The city health department faced possible loss of its food-service inspection program for failing to make all the required inspections of food-service operations, including those at Youngstown State University, for 2011.
The state health department inspects local health food-service programs every three years.
Its last inspection here was in September 2012 when it looked at 2011.
Bishop, at Monday’s board meeting, said the corrective-action plan was submitted to ODH within 45 days after the citations, as required.
The state health department placed the city health department’s food-service operation on provisional status and said if the deficiencies are not corrected by March 1, ODH could initiate a “proposal for disapproval.”

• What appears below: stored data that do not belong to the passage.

==> juniper <==
==> flow/design.v <==
`timescale 1ns / 1ps
module lms_core #(
    parameter WIDTH = 16,
    parameter FRAC  = 8
)(
    input wire clk,
    input wire rst,
    input wire start,
    input wire signed [WIDTH-1:0] x_in,
    input wire signed [WIDTH-1:0] d_in,
    output reg signed [WIDTH-1:0] y_out,
    output reg signed [WIDTH-1:0] e_out,
    output reg done
);
    localparam signed [WIDTH-1:0] MU_FIXED = 16'd2; 
    reg signed [WIDTH-1:0] w0, w1, w2, w3, w4, w5, w6, w7;
    reg signed [WIDTH-1:0] x0, x1, x2, x3, x4, x5, x6, x7;
    reg [4:0] bit_idx;       
    reg signed [31:0] acc;       
    reg signed [WIDTH-1:0] w_sum;  
    reg signed [WIDTH-1:0] slice_reg; 
    reg signed [31:0] slice_shifted;
    reg signed [WIDTH-1:0] term0, term1, term2, term3, term4, term5, term6, term7;
    reg [2:0] state;
    localparam IDLE = 0, CALC_OFFSET = 1, CALC_SLICE = 2, CALC_ACC = 3, CALC_E = 4, UPDATE_W = 5;
    function signed [WIDTH-1:0] fixed_mul;
        input signed [WIDTH-1:0] a, b;
        reg signed [2*WIDTH-1:0] res;
        begin
            res = a * b;
            fixed_mul = res >>> FRAC;
        end
    endfunction
    always @(posedge clk) begin
        if (rst) begin
            w0<=0; w1<=0; w2<=0; w3<=0; w4<=0; w5<=0; w6<=0; w7<=0;
            x0<=0; x1<=0; x2<=0; x3<=0; x4<=0; x5<=0; x6<=0; x7<=0;
            y_out <= 0; e_out <= 0; done <= 0;
            state <= IDLE;
        end else begin
            case (state)
                IDLE: begin
                    done <= 0;
                    if (start) begin
                        x7<=x6; x6<=x5; x5<=x4; x4<=x3; x3<=x2; x2<=x1; x1<=x0;
                        x0 <= x_in;
                        state <= CALC_OFFSET;
                    end
                end
                CALC_OFFSET: begin
                    w_sum = w0 + w1 + w2 + w3 + w4 + w5 + w6 + w7;
                    acc <= -w_sum; 
                    bit_idx <= 0; 
                    state <= CALC_SLICE;
                end
                CALC_SLICE: begin
                    if (bit_idx == WIDTH-1) begin
                         slice_reg <= (x0[bit_idx] ? -w0 : w0) + 
                                      (x1[bit_idx] ? -w1 : w1) + 
                                      (x2[bit_idx] ? -w2 : w2) + 
                                      (x3[bit_idx] ? -w3 : w3) + 
                                      (x4[bit_idx] ? -w4 : w4) + 
                                      (x5[bit_idx] ? -w5 : w5) + 
                                      (x6[bit_idx] ? -w6 : w6) + 
                                      (x7[bit_idx] ? -w7 : w7);
                    end else begin
                         slice_reg <= (x0[bit_idx] ? w0 : -w0) + 
                                      (x1[bit_idx] ? w1 : -w1) + 
                                      (x2[bit_idx] ? w2 : -w2) + 
                                      (x3[bit_idx] ? w3 : -w3) + 
                                      (x4[bit_idx] ? w4 : -w4) + 
                                      (x5[bit_idx] ? w5 : -w5) + 
                                      (x6[bit_idx] ? w6 : -w6) + 
                                      (x7[bit_idx] ? w7 : -w7);
                    end
                    state <= CALC_ACC;
                end
                CALC_ACC: begin
                    slice_shifted = {{16{slice_reg[15]}}, slice_reg};
                    acc <= acc + (slice_shifted <<< bit_idx);
                    if (bit_idx == WIDTH-1)
                        state <= CALC_E;
                    else begin
                        bit_idx <= bit_idx + 1;
                        state <= CALC_SLICE;
                    end
                end
                CALC_E: begin
                    y_out <= acc >>> 9;
                    e_out <= d_in - (acc >>> 9);
                    state <= UPDATE_W;
                end
                UPDATE_W: begin
                    term0 = fixed_mul(MU_FIXED, x0);
                    term1 = fixed_mul(MU_FIXED, x1);
                    term2 = fixed_mul(MU_FIXED, x2);
                    term3 = fixed_mul(MU_FIXED, x3);
                    term4 = fixed_mul(MU_FIXED, x4);
                    term5 = fixed_mul(MU_FIXED, x5);
                    term6 = fixed_mul(MU_FIXED, x6);
                    term7 = fixed_mul(MU_FIXED, x7);
                    if (e_out > 0) begin
                        w0 <= w0 + term0; w1 <= w1 + term1; w2 <= w2 + term2; w3 <= w3 + term3;
                        w4 <= w4 + term4; w5 <= w5 + term5; w6 <= w6 + term6; w7 <= w7 + term7;
                    end else if (e_out < 0) begin
                        w0 <= w0 - term0; w1 <= w1 - term1; w2 <= w2 - term2; w3 <= w3 - term3;
                        w4 <= w4 - term4; w5 <= w5 - term5; w6 <= w6 - term6; w7 <= w7 - term7;
                    end
                    done <= 1;
                    state <= IDLE;
                end
            endcase
        end
    end
endmodule
==> flow/run.sh <==
#!/bin/bash
# the make line also repeats each setting of config.mk as NAME=value (left out here)
make -C /OpenROAD-flow-scripts/flow DESIGN_CONFIG=/design/flow/config.mk WORK_HOME=/design/flow/orfs CLKGATE_MAP_FILE= finish
==> flow/config.mk <==
export PLATFORM = sky130hd
export DESIGN_NAME = lms_core
export DESIGN_NICKNAME = lms_core
export VERILOG_FILES = /design/flow/design.v
export SDC_FILE = /design/flow/constraint.sdc
export NUM_CORES = 4
export LEC_CHECK = 0
export CAP_MARGIN = 20
export CELL_PAD_IN_SITES_DETAIL_PLACEMENT = 1
export CELL_PAD_IN_SITES_GLOBAL_PLACEMENT = 3
export CORE_ASPECT_RATIO = 0.8
export CORE_MARGIN = 2
export CORE_UTILIZATION = 40
export CTS_CLUSTER_DIAMETER = 125
export GPL_TIMING_DRIVEN = 0
export HOLD_SLACK_MARGIN = 0.05
export MIN_ROUTING_LAYER = met2
export SETUP_SLACK_MARGIN = 1.16
export SLEW_MARGIN = 25
==> flow/constraint.sdc <==
create_clock -name core_clock -period 7.55 [get_ports {clk}]
set_input_delay 1.5100 -clock core_clock [delete_from_list [all_inputs] [get_ports {clk}]]
set_output_delay 1.5100 -clock core_clock [all_outputs]
set_load 0.01 [all_outputs]
==> yarrow: changes against juniper <==
CELL_PAD_IN_SITES_DETAIL_PLACEMENT = unset   (was 1)
CELL_PAD_IN_SITES_GLOBAL_PLACEMENT = unset   (was 3)
CORE_ASPECT_RATIO = unset   (was 0.8)
CTS_CLUSTER_DIAMETER = unset   (was 125)
GPL_TIMING_DRIVEN = unset   (was 0)
HOLD_SLACK_MARGIN = unset   (was 0.05)
MIN_ROUTING_LAYER = unset   (was met2)
SETUP_SLACK_MARGIN = unset   (was 1.16)
SLEW_MARGIN = 20   (was 25)
==> flow/constraint.sdc (replaced) <==
create_clock -name core_clock -period 7.42 [get_ports {clk}]
set_input_delay 1.4840 -clock core_clock [delete_from_list [all_inputs] [get_ports {clk}]]
set_output_delay 1.4840 -clock core_clock [all_outputs]
set_load 0.01 [all_outputs]
==> amber: changes against juniper <==
CAP_MARGIN = 0   (was 20)
CELL_PAD_IN_SITES_DETAIL_PLACEMENT = unset   (was 1)
CELL_PAD_IN_SITES_GLOBAL_PLACEMENT = unset   (was 3)
CORE_ASPECT_RATIO = unset   (was 0.8)
CORE_UTILIZATION = 72   (was 40)
CTS_CLUSTER_DIAMETER = 59   (was 125)
GPL_TIMING_DRIVEN = unset   (was 0)
HOLD_SLACK_MARGIN = unset   (was 0.05)
MIN_ROUTING_LAYER = unset   (was met2)
PLACE_DENSITY = 0.67   (was unset)
SETUP_SLACK_MARGIN = 1.21   (was 1.16)
SLEW_MARGIN = 20   (was 25)
==> flow/constraint.sdc (replaced) <==
create_clock -name core_clock -period 7.03 [get_ports {clk}]
set_input_delay 1.4060 -clock core_clock [delete_from_list [all_inputs] [get_ports {clk}]]
set_output_delay 1.4060 -clock core_clock [all_outputs]
set_load 0.01 [all_outputs]
==> ember: changes against juniper <==
ABC_AREA = 1   (was unset)
CAP_MARGIN = 0   (was 20)
CELL_PAD_IN_SITES_DETAIL_PLACEMENT = unset   (was 1)
CELL_PAD_IN_SITES_GLOBAL_PLACEMENT = unset   (was 3)
CORE_ASPECT_RATIO = 0.91   (was 0.8)
CORE_UTILIZATION = 72   (was 40)
CTS_CLUSTER_DIAMETER = 54   (was 125)
CTS_CLUSTER_SIZE = 93   (was unset)
GPL_TIMING_DRIVEN = unset   (was 0)
HOLD_SLACK_MARGIN = unset   (was 0.05)
MAX_ROUTING_LAYER = met4   (was unset)
MIN_ROUTING_LAYER = unset   (was met2)
SETUP_SLACK_MARGIN = 0.51   (was 1.16)
SLEW_MARGIN = 20   (was 25)
TNS_END_PERCENT = 75   (was unset)
==> flow/constraint.sdc (replaced) <==
create_clock -name core_clock -period 6.18 [get_ports {clk}]
set_input_delay 1.2360 -clock core_clock [delete_from_list [all_inputs] [get_ports {clk}]]
set_output_delay 1.2360 -clock core_clock [all_outputs]
set_load 0.01 [all_outputs]
==> notes.md <==
run results: met2 routed WL=56.47 mm, via count=40.00k, layout check faults=setup timing, final setup violation count=3, Final Worst Setup Slack=-0.3121 ns, outcome=failed layout checks, terminus of the critical flop-to-flop path=slice_reg[14], cell internal power dissipation=4.896 mW, Layout Area Growth over Synthesis=17.34%, die footprint=51140 sq um, Design Power=8.272 mW
Source of the figures above: ember

==> notes.md <==
run results: outcome=complete, no violations, cell internal power dissipation=3.328 mW, Layout Area Growth over Synthesis=9.707%, wire length of the first global-routing pass=169.4 mm, die footprint=90880 sq um, Non-clock buffers=136, Final Worst Setup Slack=0.4614 ns, cts repair resizes=0, total power per unit cell area=116.5 nW/um^2, multi-input gate area in the final layout=25600 sq um, terminus of the critical flop-to-flop path=slice_reg[14], Cells after Synth=4403, met2 routed WL=51.45 mm, sequential standard cell area=7288 sq um, MUX area fraction=5.041%, Least-Margin Pin Slew=1.014 ns, Design Power=4.522 mW, die boundary width=301.5 microns, synthesized-area fraction occupied by and/or/nand/nor cells=18.61%, final setup violation count=0
Source of the figures above: yarrow

==> notes.md <==
run results: Setup TNS Final=0 ns, non-filler cells, final=5885, final setup violation count=0, FFs w/ async S/R, synth=0%, terminus of the critical flop-to-flop path=slice_reg[14], Final Worst Setup Slack=0.1437 ns, number of cells in Yosys stat=4403, outcome=complete, no violations, global routing usage summed across all routing layers=57.46%, Layout Area Growth over Synthesis=16.82%, floorplan row count=97, worst min path class=flop to flop, sequential standard cell area=7322 sq um, cell internal power dissipation=3.297 mW, IO Port Bufs=67, maximum level of the CTS H-tree=2, met2 routed WL=69.30 mm, via count=46.73k, die footprint=90900 sq um, Design Power=4.786 mW
Source of the figures above: juniper

==> notes.md <==
run results: count of flip-flops with a built-in enable after synthesis=46, met3 track utilization from global routing=8.496%, worst min path class=flop to flop, met2 routed WL=50.15 mm, Final Worst Setup Slack=0.3813 ns, hold_sp=x7[0], multi-input gate area in the final layout=26130 sq um, fraction of power spent switching nets=27.02%, outcome=complete, no violations, die footprint=50950 sq um, final setup violation count=0, via count=32.60k, terminus of the critical flop-to-flop path=slice_reg[15], Layout Area Growth over Synthesis=11.78%, DR iter-0 viols=3486, sequential standard cell area=7305 sq um, Design Power=4.796 mW, Max Clock Skew=0.03698 ns
Source of the figures above: amber

Power is estimated from default activity; no workload was simulated.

The city health department’s proposed plan, in general, includes better documentation of inspections and mechanisms to ensure the inspections occur at their scheduled time, and penalty fees assessed food-service operations for failing to renew their licenses in time are properly recorded.
It also includes a request of the city Finance Department to create a separate account for food service department revenue as opposed to placing it in the city’s general fund.
Bishop said ODH is expected to respond to the plan in spring and make an on-site inspection.
In a related matter, four Youngstown health board employees — Bishop; Cicero Davis, director of the Environmental Health Division; and two sanitarians, Jill Anderson Damiano and Laura Daniels — are slated to receive written reprimands for failing to perform all the required food-service inspections in 2011.
The board, upon the recommendation of Mayor Charles Sammarone, board president, voted to issue the reprimands.
On another matter, the health department lost two key employees in the past two weeks.
The bookkeeper retired Friday, and the board accepted the resignation of Melissa Novits, director of nursing, effective Friday.
Sammarone said he recently sent a memo to all supervisors, including Bishop, telling them that vacated positions automatically will not be filled. The jobs will have to be justified, he added.
Sammarone said the city is looking at a $5 million deficit in 2013, and his goal is to eliminate or combine positions wherever possible.
He also chided the board and Bishop for not being “proactive” and alerting the city to vacancies they know will occur. “A plan should have been put in place to cover those vacancies or fill them if required,” the mayor said.